{Reference Type}: Review
{Title}: Rapid and long-lasting efficacy of high-dose ambroxol therapy for neuronopathic Gaucher disease: A case report and literature review.
{Author}: Higashi K;Sonoda Y;Kaku N;Fujii F;Yamashita F;Lee S;Tocan V;Ebihara G;Matsuoka W;Tetsuhara K;Sonoda M;Chong PF;Mushimoto Y;Kojima-Ishii K;Ishimura M;Koga Y;Fukuta A;Tsuchihashi NA;Kikuchi Y;Karashima T;Sawada T;Hotta T;Yoshimitsu M;Terazono H;Tajiri T;Nakagawa T;Sakai Y;Nakamura K;Ohga S;
{Journal}: Mol Genet Genomic Med
{Volume}: 12
{Issue}: 4
{Year}: 2024 Apr
{Factor}: 2.473
{DOI}: 10.1002/mgg3.2427
{Abstract}: Gaucher disease (GD) is a lysosomal storage disorder caused by a deficiency in the GBA1-encoded enzyme, β-glucocerebrosidase. Enzyme replacement therapy is ineffective for neuronopathic Gaucher disease (nGD).

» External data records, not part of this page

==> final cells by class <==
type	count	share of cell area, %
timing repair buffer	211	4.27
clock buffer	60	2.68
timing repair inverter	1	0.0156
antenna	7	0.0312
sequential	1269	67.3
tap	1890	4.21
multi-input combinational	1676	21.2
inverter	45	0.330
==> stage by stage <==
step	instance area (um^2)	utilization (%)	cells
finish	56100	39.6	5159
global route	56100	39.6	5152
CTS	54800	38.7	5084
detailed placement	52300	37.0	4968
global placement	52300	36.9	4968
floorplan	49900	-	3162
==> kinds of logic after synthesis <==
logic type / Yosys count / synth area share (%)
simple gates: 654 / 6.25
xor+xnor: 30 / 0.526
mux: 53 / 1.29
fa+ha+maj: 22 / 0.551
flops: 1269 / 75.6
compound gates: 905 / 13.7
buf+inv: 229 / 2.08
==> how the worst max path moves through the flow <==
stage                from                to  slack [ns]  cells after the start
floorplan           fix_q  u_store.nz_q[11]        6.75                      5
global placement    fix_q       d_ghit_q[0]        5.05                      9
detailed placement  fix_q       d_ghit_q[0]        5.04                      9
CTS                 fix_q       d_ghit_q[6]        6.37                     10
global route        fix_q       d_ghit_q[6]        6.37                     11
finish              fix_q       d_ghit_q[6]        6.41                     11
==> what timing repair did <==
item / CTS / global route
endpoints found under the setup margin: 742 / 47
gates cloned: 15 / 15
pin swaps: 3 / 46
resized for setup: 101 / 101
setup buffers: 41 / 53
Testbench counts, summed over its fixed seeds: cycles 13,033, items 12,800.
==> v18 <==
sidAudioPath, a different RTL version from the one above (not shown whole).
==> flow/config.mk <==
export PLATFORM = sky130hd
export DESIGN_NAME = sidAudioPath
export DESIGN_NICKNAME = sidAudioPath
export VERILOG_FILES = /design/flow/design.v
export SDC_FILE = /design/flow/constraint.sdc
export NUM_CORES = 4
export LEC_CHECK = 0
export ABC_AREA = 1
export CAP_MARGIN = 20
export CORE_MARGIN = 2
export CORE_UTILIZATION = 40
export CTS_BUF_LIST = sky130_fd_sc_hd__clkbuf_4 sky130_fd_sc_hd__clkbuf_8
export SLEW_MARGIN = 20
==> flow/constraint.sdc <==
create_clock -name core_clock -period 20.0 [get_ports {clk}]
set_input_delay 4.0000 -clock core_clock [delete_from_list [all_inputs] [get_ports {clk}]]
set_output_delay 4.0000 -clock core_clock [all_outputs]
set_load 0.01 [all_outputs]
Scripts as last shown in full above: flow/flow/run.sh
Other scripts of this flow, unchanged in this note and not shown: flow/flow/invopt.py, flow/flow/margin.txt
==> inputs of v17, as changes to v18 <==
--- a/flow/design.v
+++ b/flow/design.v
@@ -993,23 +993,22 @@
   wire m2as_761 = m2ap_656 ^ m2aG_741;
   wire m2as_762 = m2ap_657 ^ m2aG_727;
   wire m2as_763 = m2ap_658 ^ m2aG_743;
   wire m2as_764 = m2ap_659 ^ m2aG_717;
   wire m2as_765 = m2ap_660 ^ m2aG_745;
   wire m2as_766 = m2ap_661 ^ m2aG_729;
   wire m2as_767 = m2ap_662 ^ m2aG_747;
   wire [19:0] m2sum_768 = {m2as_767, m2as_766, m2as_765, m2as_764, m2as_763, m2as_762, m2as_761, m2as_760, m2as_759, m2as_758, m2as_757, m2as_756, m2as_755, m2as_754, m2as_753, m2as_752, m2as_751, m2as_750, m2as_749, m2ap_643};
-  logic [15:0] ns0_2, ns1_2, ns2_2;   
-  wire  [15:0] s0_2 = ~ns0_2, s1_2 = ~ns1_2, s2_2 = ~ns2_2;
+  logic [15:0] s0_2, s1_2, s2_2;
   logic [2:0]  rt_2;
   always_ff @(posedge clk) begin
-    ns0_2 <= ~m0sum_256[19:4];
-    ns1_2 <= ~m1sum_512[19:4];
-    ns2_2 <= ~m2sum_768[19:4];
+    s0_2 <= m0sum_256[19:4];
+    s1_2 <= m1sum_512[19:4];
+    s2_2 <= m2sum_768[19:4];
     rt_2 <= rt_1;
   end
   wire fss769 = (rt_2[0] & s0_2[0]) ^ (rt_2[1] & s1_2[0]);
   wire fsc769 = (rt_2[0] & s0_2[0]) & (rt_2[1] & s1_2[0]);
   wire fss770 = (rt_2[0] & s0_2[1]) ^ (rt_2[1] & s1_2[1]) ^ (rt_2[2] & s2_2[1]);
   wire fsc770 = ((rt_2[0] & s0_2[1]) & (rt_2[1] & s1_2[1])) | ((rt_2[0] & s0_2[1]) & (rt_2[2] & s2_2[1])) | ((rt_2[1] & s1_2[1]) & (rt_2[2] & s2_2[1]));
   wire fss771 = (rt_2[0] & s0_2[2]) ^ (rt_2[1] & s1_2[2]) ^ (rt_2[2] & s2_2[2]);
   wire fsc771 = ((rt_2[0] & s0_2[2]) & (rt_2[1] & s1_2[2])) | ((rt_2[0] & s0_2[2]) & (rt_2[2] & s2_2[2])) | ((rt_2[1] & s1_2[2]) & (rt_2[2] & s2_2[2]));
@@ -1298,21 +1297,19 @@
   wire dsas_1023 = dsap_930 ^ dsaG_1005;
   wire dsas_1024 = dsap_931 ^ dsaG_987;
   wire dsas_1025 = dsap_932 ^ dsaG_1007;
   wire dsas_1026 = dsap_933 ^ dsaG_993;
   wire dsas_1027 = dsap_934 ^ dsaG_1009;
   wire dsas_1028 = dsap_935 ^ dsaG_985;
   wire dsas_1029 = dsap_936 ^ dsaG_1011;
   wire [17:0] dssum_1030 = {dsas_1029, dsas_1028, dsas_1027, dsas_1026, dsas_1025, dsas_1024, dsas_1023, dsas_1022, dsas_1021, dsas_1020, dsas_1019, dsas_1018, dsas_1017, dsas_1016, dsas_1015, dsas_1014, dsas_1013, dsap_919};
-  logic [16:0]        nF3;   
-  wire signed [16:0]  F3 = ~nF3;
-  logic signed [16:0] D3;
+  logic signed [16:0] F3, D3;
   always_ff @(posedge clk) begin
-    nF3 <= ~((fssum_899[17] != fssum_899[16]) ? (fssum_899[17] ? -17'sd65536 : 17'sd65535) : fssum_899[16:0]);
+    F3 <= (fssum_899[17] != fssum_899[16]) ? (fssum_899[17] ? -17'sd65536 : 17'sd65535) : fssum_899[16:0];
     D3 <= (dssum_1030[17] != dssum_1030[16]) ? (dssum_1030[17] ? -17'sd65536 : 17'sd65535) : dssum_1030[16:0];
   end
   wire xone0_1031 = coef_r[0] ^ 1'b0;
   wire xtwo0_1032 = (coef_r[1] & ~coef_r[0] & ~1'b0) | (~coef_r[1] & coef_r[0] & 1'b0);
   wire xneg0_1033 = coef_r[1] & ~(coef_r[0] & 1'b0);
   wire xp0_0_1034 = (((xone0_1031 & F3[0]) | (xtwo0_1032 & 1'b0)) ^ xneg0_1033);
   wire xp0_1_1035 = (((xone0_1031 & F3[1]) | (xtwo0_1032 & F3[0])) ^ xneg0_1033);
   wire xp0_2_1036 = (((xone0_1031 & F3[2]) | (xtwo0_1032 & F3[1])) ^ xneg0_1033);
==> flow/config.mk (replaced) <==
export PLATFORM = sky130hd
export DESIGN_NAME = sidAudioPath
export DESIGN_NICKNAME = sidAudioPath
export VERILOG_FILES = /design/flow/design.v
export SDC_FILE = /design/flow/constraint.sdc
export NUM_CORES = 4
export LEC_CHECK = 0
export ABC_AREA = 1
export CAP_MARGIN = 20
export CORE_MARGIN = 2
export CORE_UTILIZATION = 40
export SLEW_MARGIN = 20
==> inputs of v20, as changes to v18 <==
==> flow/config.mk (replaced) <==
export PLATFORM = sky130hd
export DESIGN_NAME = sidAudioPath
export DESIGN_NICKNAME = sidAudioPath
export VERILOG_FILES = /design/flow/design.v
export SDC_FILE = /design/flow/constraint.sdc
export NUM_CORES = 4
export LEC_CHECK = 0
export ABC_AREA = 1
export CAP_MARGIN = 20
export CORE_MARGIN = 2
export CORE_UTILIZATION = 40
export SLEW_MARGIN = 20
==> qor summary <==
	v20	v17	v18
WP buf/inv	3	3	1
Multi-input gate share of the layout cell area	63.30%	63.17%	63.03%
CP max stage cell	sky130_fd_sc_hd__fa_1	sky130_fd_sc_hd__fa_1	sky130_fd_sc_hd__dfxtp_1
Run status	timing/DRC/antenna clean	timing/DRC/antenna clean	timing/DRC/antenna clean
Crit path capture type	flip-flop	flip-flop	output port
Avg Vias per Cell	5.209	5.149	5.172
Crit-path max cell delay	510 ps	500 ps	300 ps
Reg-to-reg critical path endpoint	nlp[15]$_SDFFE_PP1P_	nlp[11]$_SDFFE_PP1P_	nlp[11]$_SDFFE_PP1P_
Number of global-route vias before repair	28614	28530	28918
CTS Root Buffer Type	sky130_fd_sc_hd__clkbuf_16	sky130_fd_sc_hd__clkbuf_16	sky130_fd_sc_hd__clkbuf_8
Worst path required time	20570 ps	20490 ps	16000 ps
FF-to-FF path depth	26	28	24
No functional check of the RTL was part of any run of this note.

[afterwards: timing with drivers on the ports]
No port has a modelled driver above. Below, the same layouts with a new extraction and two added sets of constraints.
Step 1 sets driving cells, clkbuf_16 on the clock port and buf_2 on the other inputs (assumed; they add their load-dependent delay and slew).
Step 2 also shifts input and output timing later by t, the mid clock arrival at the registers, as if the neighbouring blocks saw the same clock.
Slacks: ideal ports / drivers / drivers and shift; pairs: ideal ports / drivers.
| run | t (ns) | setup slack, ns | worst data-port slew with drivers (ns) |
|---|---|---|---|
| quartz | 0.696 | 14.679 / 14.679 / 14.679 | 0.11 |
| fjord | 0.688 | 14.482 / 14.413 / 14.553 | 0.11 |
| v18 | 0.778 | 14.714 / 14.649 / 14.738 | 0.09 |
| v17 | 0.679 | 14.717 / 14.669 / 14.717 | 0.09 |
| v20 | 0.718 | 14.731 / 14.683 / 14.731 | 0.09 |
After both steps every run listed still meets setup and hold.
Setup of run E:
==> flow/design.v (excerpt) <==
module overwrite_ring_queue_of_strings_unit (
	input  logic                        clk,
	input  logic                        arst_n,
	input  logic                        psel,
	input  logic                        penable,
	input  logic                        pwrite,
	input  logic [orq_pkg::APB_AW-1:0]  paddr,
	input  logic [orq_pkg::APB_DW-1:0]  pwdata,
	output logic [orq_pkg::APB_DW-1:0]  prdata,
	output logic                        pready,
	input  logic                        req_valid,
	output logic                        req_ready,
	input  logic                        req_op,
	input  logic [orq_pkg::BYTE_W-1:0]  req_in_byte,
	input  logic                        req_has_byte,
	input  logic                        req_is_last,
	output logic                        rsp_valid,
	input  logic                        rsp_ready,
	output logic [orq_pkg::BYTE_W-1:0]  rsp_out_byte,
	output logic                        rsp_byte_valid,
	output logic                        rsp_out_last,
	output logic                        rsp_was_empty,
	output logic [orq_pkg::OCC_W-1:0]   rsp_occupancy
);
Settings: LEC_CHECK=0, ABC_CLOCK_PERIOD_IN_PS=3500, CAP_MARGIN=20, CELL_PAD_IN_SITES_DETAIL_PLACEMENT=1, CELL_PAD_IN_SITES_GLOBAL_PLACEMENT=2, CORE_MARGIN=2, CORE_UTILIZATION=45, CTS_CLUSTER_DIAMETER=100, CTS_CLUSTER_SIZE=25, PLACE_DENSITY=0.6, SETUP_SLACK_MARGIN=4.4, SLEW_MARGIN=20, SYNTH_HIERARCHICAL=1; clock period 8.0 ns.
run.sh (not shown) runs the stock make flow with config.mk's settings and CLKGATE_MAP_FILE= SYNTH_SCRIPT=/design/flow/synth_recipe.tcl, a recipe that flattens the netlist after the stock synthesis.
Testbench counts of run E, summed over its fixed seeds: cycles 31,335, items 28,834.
Context: an optimization exercise on an open-source flow, tuned for small area, a short achievable clock period and few clock cycles per item. The choices shown serve that exercise and are no tape-out recipe. Function was not checked in any run shown here: the RTL went through the layout flow alone. No activity file was given, so power comes from the tool's default toggle rates.

==> run.sh <==
#!/bin/bash
# synth_recipe.tcl (not shown) runs the flow's synth.tcl, then flattens the netlist and writes it again
# the make line also repeats each setting of config.mk as NAME=value (left out here)
make -C /OpenROAD-flow-scripts/flow DESIGN_CONFIG=/design/flow/config.mk WORK_HOME=/design/flow/orfs CLKGATE_MAP_FILE= SYNTH_SCRIPT=/design/flow/synth_recipe.tcl finish
==> config.mk <==
export PLATFORM = sky130hd
export DESIGN_NAME = fat_dir_entry_name_decoder_core
export DESIGN_NICKNAME = fat_dir_entry_name_decoder_core
export VERILOG_FILES = /design/flow/design.v
export SDC_FILE = /design/flow/constraint.sdc
export NUM_CORES = 4
export LEC_CHECK = 0
export CAP_MARGIN = 20
export CORE_MARGIN = 2
export CORE_UTILIZATION = 40
export SETUP_SLACK_MARGIN = 0.3
export SLEW_MARGIN = 20
==> constraint.sdc <==
create_clock -name core_clock -period 6.0 [get_ports {aclk}]
set_input_delay 1.2000 -clock core_clock [delete_from_list [all_inputs] [get_ports {aclk}]]
set_output_delay 1.2000 -clock core_clock [all_outputs]
set_load 0.01 [all_outputs]
==> design.v <==
package fdn_pkg;
    localparam int ENTRY_W     = 256;
    localparam int IN_TDATA_W  = 264;
    localparam int NEW_DIR_BIT = 256;
    localparam int OUT_TDATA_W = 88;
    localparam int SLOTS = 63;
    localparam int UNITS_PER_ENTRY = 13;
    localparam logic [7:0] BYTE_END     = 8'h00;
    localparam logic [7:0] BYTE_DELETED = 8'hE5;
    localparam logic [7:0] BYTE_DOT     = 8'h2E;
    localparam logic [7:0] BYTE_SPACE   = 8'h20;
    localparam logic [7:0] ATTR_LONG    = 8'h0F;
    localparam logic [UNITS_PER_ENTRY*5-1:0] UNIT_OFFSET = {
        5'd30, 5'd28, 5'd24, 5'd22, 5'd20, 5'd18, 5'd16, 5'd14, 5'd9, 5'd7, 5'd5, 5'd3, 5'd1
    };
endpackage
import fdn_pkg::*;
module fdn_short_name (
    input  logic             clk,
    input  logic             load,         
    input  logic [10:0][7:0] name_bytes,
    input  logic             step,         
    output logic [7:0]       first_char,   
    output logic             first_last,   
    output logic [7:0]       next_char,    
    output logic             next_last     
);
    logic [6:0][7:0] stem_reg;     
    logic [2:0][7:0] ext_reg;      
    logic            has_ext_reg;
    logic            in_ext_reg;   
    logic has_ext;
    assign has_ext = (name_bytes[8] != BYTE_SPACE);
    always_comb begin
        if (name_bytes[0] != BYTE_SPACE) begin
            first_char = name_bytes[0];
            first_last = (name_bytes[1] != BYTE_SPACE) ? (name_bytes[1] == 8'h00) : !has_ext;
        end else begin
            first_char = has_ext ? BYTE_DOT : 8'h00;
            first_last = !has_ext || (name_bytes[8] == 8'h00);
        end
    end
    always_comb begin
        if (!in_ext_reg) begin
            if (stem_reg[0] != BYTE_SPACE) begin
                next_char = stem_reg[0];
                next_last = (stem_reg[1] != BYTE_SPACE) ? (stem_reg[1] == 8'h00) : !has_ext_reg;
            end else begin
                next_char = BYTE_DOT;
                next_last = (ext_reg[0] == 8'h00);
            end
        end else begin
            next_char = ext_reg[0];
            next_last = (ext_reg[1] == BYTE_SPACE) || (ext_reg[1] == 8'h00);
        end
    end
    always_ff @(posedge clk) begin
        if (load) begin
            stem_reg    <= name_bytes[7:1];
            ext_reg     <= name_bytes[10:8];
            has_ext_reg <= has_ext;
            in_ext_reg  <= (name_bytes[0] == BYTE_SPACE);
        end else if (step) begin
            if (!in_ext_reg) begin
                if (stem_reg[0] == BYTE_SPACE) begin
                    in_ext_reg <= 1'b1;
                end else begin
                    stem_reg <= {BYTE_SPACE, stem_reg[6:1]};
                end
            end else begin
                ext_reg <= {BYTE_SPACE, ext_reg[2:1]};
            end
        end
    end
endmodule
import fdn_pkg::*;
module fdn_name_ram (
    input  logic                clk,
    input  logic                clear,
    input  logic [SLOTS-1:0]    wr_en,
    input  logic [12:0][7:0]    wr_unit,      
    input  logic [5:0]          rd_addr,
    output logic [7:0]          rd_ahead,     
    output logic [7:0]          slot0,
    output logic [7:0]          slot1
);
    logic [SLOTS-1:0][7:0] mem;
    logic [12:0][7:0]      wr_data;
    always_comb begin
        for (int u = 0; u < UNITS_PER_ENTRY; u++) begin
            wr_data[u] = clear ? 8'h00 : wr_unit[u];
        end
    end
    always_ff @(posedge clk) begin
        for (int p = 0; p < SLOTS; p++) begin
            if (wr_en[p] || clear) begin
                mem[p] <= wr_data[p % UNITS_PER_ENTRY];
            end
        end
    end
    logic [63:0][7:0] mem_ahead;
    assign mem_ahead = {24'h000000, mem[SLOTS-1:2]};
    assign rd_ahead  = mem_ahead[rd_addr];
    assign slot0     = mem[0];
    assign slot1     = mem[1];
endmodule
import fdn_pkg::*;
module fat_dir_entry_name_decoder_core #(
    parameter int NAME_CAPACITY = 64
) (
    input  logic                           aclk,
    input  logic                           aresetn,
    input  logic                           s_tvalid,
    output logic                           s_tready,
    input  logic [fdn_pkg::IN_TDATA_W-1:0] s_tdata,
    output logic                            m_tvalid,
    input  logic                            m_tready,
    output logic [fdn_pkg::OUT_TDATA_W-1:0] m_tdata,
    output logic                            m_tlast
);
    logic [5:0] len_reg;
    logic [3:0] nu_reg;           
    logic [2:0] nseq_reg;         
    logic       pending_reg;
    logic       ended_reg;
    logic       pre_done_reg;     
    logic       peek_reg;         
    logic        ob_valid_reg;
    logic        long_reg;        
    logic        eod_reg;
    logic [5:0]  pos_reg;
    logic [5:0]  lim2_reg;        
    logic [7:0]  char_reg;        
    logic        last_reg;        
    logic [7:0]  nxt_reg;         
    logic        isdir_reg;
    logic [31:0] size_reg;
    logic [31:0] clus_reg;
    logic [31:0][7:0] b;
    logic             new_dir;
    logic [7:0]       b0;
    logic [7:0]       attr;
    logic [4:0]       seq;
    logic             is_end, is_del, is_lfn, is_skip, is_vis;
    logic             drop;
    logic             pending_eff;
    assign b       = s_tdata[ENTRY_W-1:0];
    assign new_dir = s_tdata[NEW_DIR_BIT];
    assign b0      = b[0];
    assign attr    = b[11];
    assign seq     = b0[4:0];
    assign is_end  = (b0 == BYTE_END);
    assign is_del  = !is_end && (b0 == BYTE_DELETED);
    assign is_lfn  = !is_end && !is_del && (attr == ATTR_LONG);
    assign is_skip = !is_end && !is_del && !is_lfn && (attr[3] || (b0 == BYTE_DOT));
    assign is_vis  = !is_end && !is_del && !is_lfn && !is_skip;
    assign drop        = ended_reg & ~new_dir;
    assign pending_eff = pending_reg & ~new_dir;
    logic [12:0][7:0] unit_lo;
    logic [12:0]      unit_ok;      
    logic [3:0]       n_units;      
    logic             seq_in;       
    assign seq_in = (seq != 5'd0) && (seq <= 5'd5);
    always_comb begin
        logic        run;
        logic [15:0] u16;
        run = 1'b1;
        n_units = '0;
        for (int u = 0; u < UNITS_PER_ENTRY; u++) begin
            u16 = {b[UNIT_OFFSET[u*5 +: 5] + 1], b[UNIT_OFFSET[u*5 +: 5]]};
            unit_lo[u] = u16[7:0];
            if (u16 == 16'h0000 || u16 == 16'hFFFF) run = 1'b0;
            if (u >= 11 && seq == 5'd5) run = 1'b0;
            unit_ok[u] = run;
            if (run) n_units = 4'(u + 1);
        end
    end
    logic [5:0] nbase;
    logic [5:0] nlen;
    logic [5:0] len_cur;
    always_comb begin
        case (nseq_reg)
            3'd1:    nbase = 6'd0;
            3'd2:    nbase = 6'd13;
            3'd3:    nbase = 6'd26;
            3'd4:    nbase = 6'd39;
            default: nbase = 6'd52;
        endcase
        nlen    = (nseq_reg != 3'd0 && nu_reg != 4'd0) ? nbase + 6'(nu_reg) : 6'd0;
        len_cur = (nlen > len_reg) ? nlen : len_reg;
    end
    logic       take, adv, fin, player_free;
    logic       long_busy;
    assign take        = ob_valid_reg & m_tready;
    assign adv         = take & ~last_reg;
    assign fin         = take & last_reg;
    assign player_free = ~ob_valid_reg | fin;
    assign long_busy   = ob_valid_reg & long_reg & ~last_reg;
    logic lfn_safe;
    logic harmless;
    always_comb begin
        lfn_safe = 1'b1;
        if (long_busy) begin
            case (seq)
                5'd1: lfn_safe = (pos_reg >= 6'd13);
                5'd2: lfn_safe = (pos_reg >= 6'd26) || (lim2_reg < 6'd12);
                5'd3: lfn_safe = (pos_reg >= 6'd39) || (lim2_reg < 6'd25);
                5'd4: lfn_safe = (pos_reg >= 6'd52) || (lim2_reg < 6'd38);
                5'd5: lfn_safe = (lim2_reg < 6'd51);
                default: lfn_safe = 1'b1;
            endcase
        end
        harmless = !new_dir && (drop || is_del || is_skip || (is_lfn && lfn_safe));
    end
    assign s_tready = (player_free & (~new_dir | pre_done_reg)) | peek_reg;
    logic s_fire;
    logic act;        
    logic load;       
    logic clear;
    assign s_fire = s_tvalid & s_tready;
    assign act    = s_fire & ~drop;
    assign load   = act & (is_end | is_vis);
    assign clear  = ~aresetn | (s_tvalid & new_dir & ~pre_done_reg & ~long_busy);
    logic [SLOTS-1:0] wr_en;
    logic [7:0]       rd_ahead;
    logic [7:0]       slot0;
    logic [7:0]       slot1;
    always_comb begin
        for (int p = 0; p < SLOTS; p++) begin
            wr_en[p] = act && is_lfn && (seq == 5'(p / UNITS_PER_ENTRY + 1)) &&
                       unit_ok[p % UNITS_PER_ENTRY];
        end
    end
    fdn_name_ram u_name_ram (
        .clk      (aclk),
        .clear    (clear),
        .wr_en    (wr_en),
        .wr_unit  (unit_lo),
        .rd_addr  (pos_reg),
        .rd_ahead (rd_ahead),
        .slot0    (slot0),
        .slot1    (slot1)
    );
    logic [7:0] sn_first;
    logic       sn_first_last;
    logic [7:0] sn_next;
    logic       sn_next_last;
    fdn_short_name u_short_name (
        .clk        (aclk),
        .load       (load),
        .name_bytes (b[10:0]),
        .step       (adv & ~long_reg),
        .first_char (sn_first),
        .first_last (sn_first_last),
        .next_char  (sn_next),
        .next_last  (sn_next_last)
    );
    always_ff @(posedge aclk) begin
        if (!aresetn) begin
            len_reg      <= '0;
            nu_reg       <= '0;
            nseq_reg     <= '0;
            pending_reg  <= 1'b0;
            ended_reg    <= 1'b0;
            ob_valid_reg <= 1'b0;
            pre_done_reg <= 1'b0;
            peek_reg     <= 1'b0;
        end else begin
            if (act) begin
                if (is_lfn) begin
                    pending_reg <= 1'b1;
                    len_reg     <= new_dir ? 6'd0 : len_cur;
                    nu_reg      <= n_units;
                    nseq_reg    <= seq_in ? seq[2:0] : 3'd0;
                    ended_reg   <= 1'b0;
                end else begin
                    pending_reg <= 1'b0;
                    len_reg     <= '0;
                    nu_reg      <= '0;
                    nseq_reg    <= '0;
                    ended_reg   <= is_end;
                end
            end
            ob_valid_reg <= load | (ob_valid_reg & ~fin);
            pre_done_reg <= (pre_done_reg | (s_tvalid & new_dir & ~long_busy)) & ~s_fire;
            peek_reg     <= s_tvalid & ~s_fire & harmless;
        end
    end
    always_ff @(posedge aclk) begin
        if (load) begin
            pos_reg   <= '0;
            long_reg  <= is_vis & pending_eff;
            eod_reg   <= is_end;
            lim2_reg  <= len_cur - 6'd2;
            nxt_reg   <= slot1;
            isdir_reg <= is_vis & attr[4];
            size_reg  <= is_vis ? {b[31], b[30], b[29], b[28]} : 32'd0;
            clus_reg  <= is_vis ? {b[21], b[20], b[27], b[26]} : 32'd0;
            if (is_end) begin
                char_reg <= 8'h00;
                last_reg <= 1'b1;
            end else if (pending_eff) begin
                char_reg <= (len_cur == 6'd0) ? 8'h00 : slot0;
                last_reg <= (len_cur <= 6'd1) || (slot0 == 8'h00) || (slot1 == 8'h00);
            end else begin
                char_reg <= sn_first;
                last_reg <= sn_first_last;
            end
        end else if (adv) begin
            pos_reg <= pos_reg + 6'd1;
            if (long_reg) begin
                char_reg <= nxt_reg;
                nxt_reg  <= rd_ahead;
                last_reg <= (pos_reg == lim2_reg) || (rd_ahead == 8'h00);
            end else begin
                char_reg <= sn_next;
                last_reg <= sn_next_last;
            end
        end
    end
    assign m_tvalid = ob_valid_reg;
    assign m_tlast  = last_reg;
    assign m_tdata  = {7'd0, eod_reg, clus_reg, size_reg, isdir_reg, long_reg, pos_reg, char_reg};
endmodule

High-dose ambroxol has been administered as an alternative treatment for a group of patients with nGD. However, little is known about the clinical indication and the long-term outcome of patients after ambroxol therapy. We herein report a case of a female patient who presented with a progressive disease of GD type 2 from 11 months of age and had the pathogenic variants of p.L483P (formerly defined as p.L444P) and p.R502H (p.R463H) in GBA1. A combined treatment of imiglucerase with ambroxol started improving the patient's motor activity in 1 week, while it kept the long-lasting effect of preventing the deteriorating phenotype for 30 months. A literature review identified 40 patients with nGD, who had received high-dose ambroxol therapy. More than 65% of these patients favorably responded to the molecular chaperone therapy, irrespective of p.L483P homozygous, heterozygous or the other genotypes. These results highlight the long-lasting effect of ambroxol-based chaperone therapy for patients with an expanding spectrum of mutations in GBA1.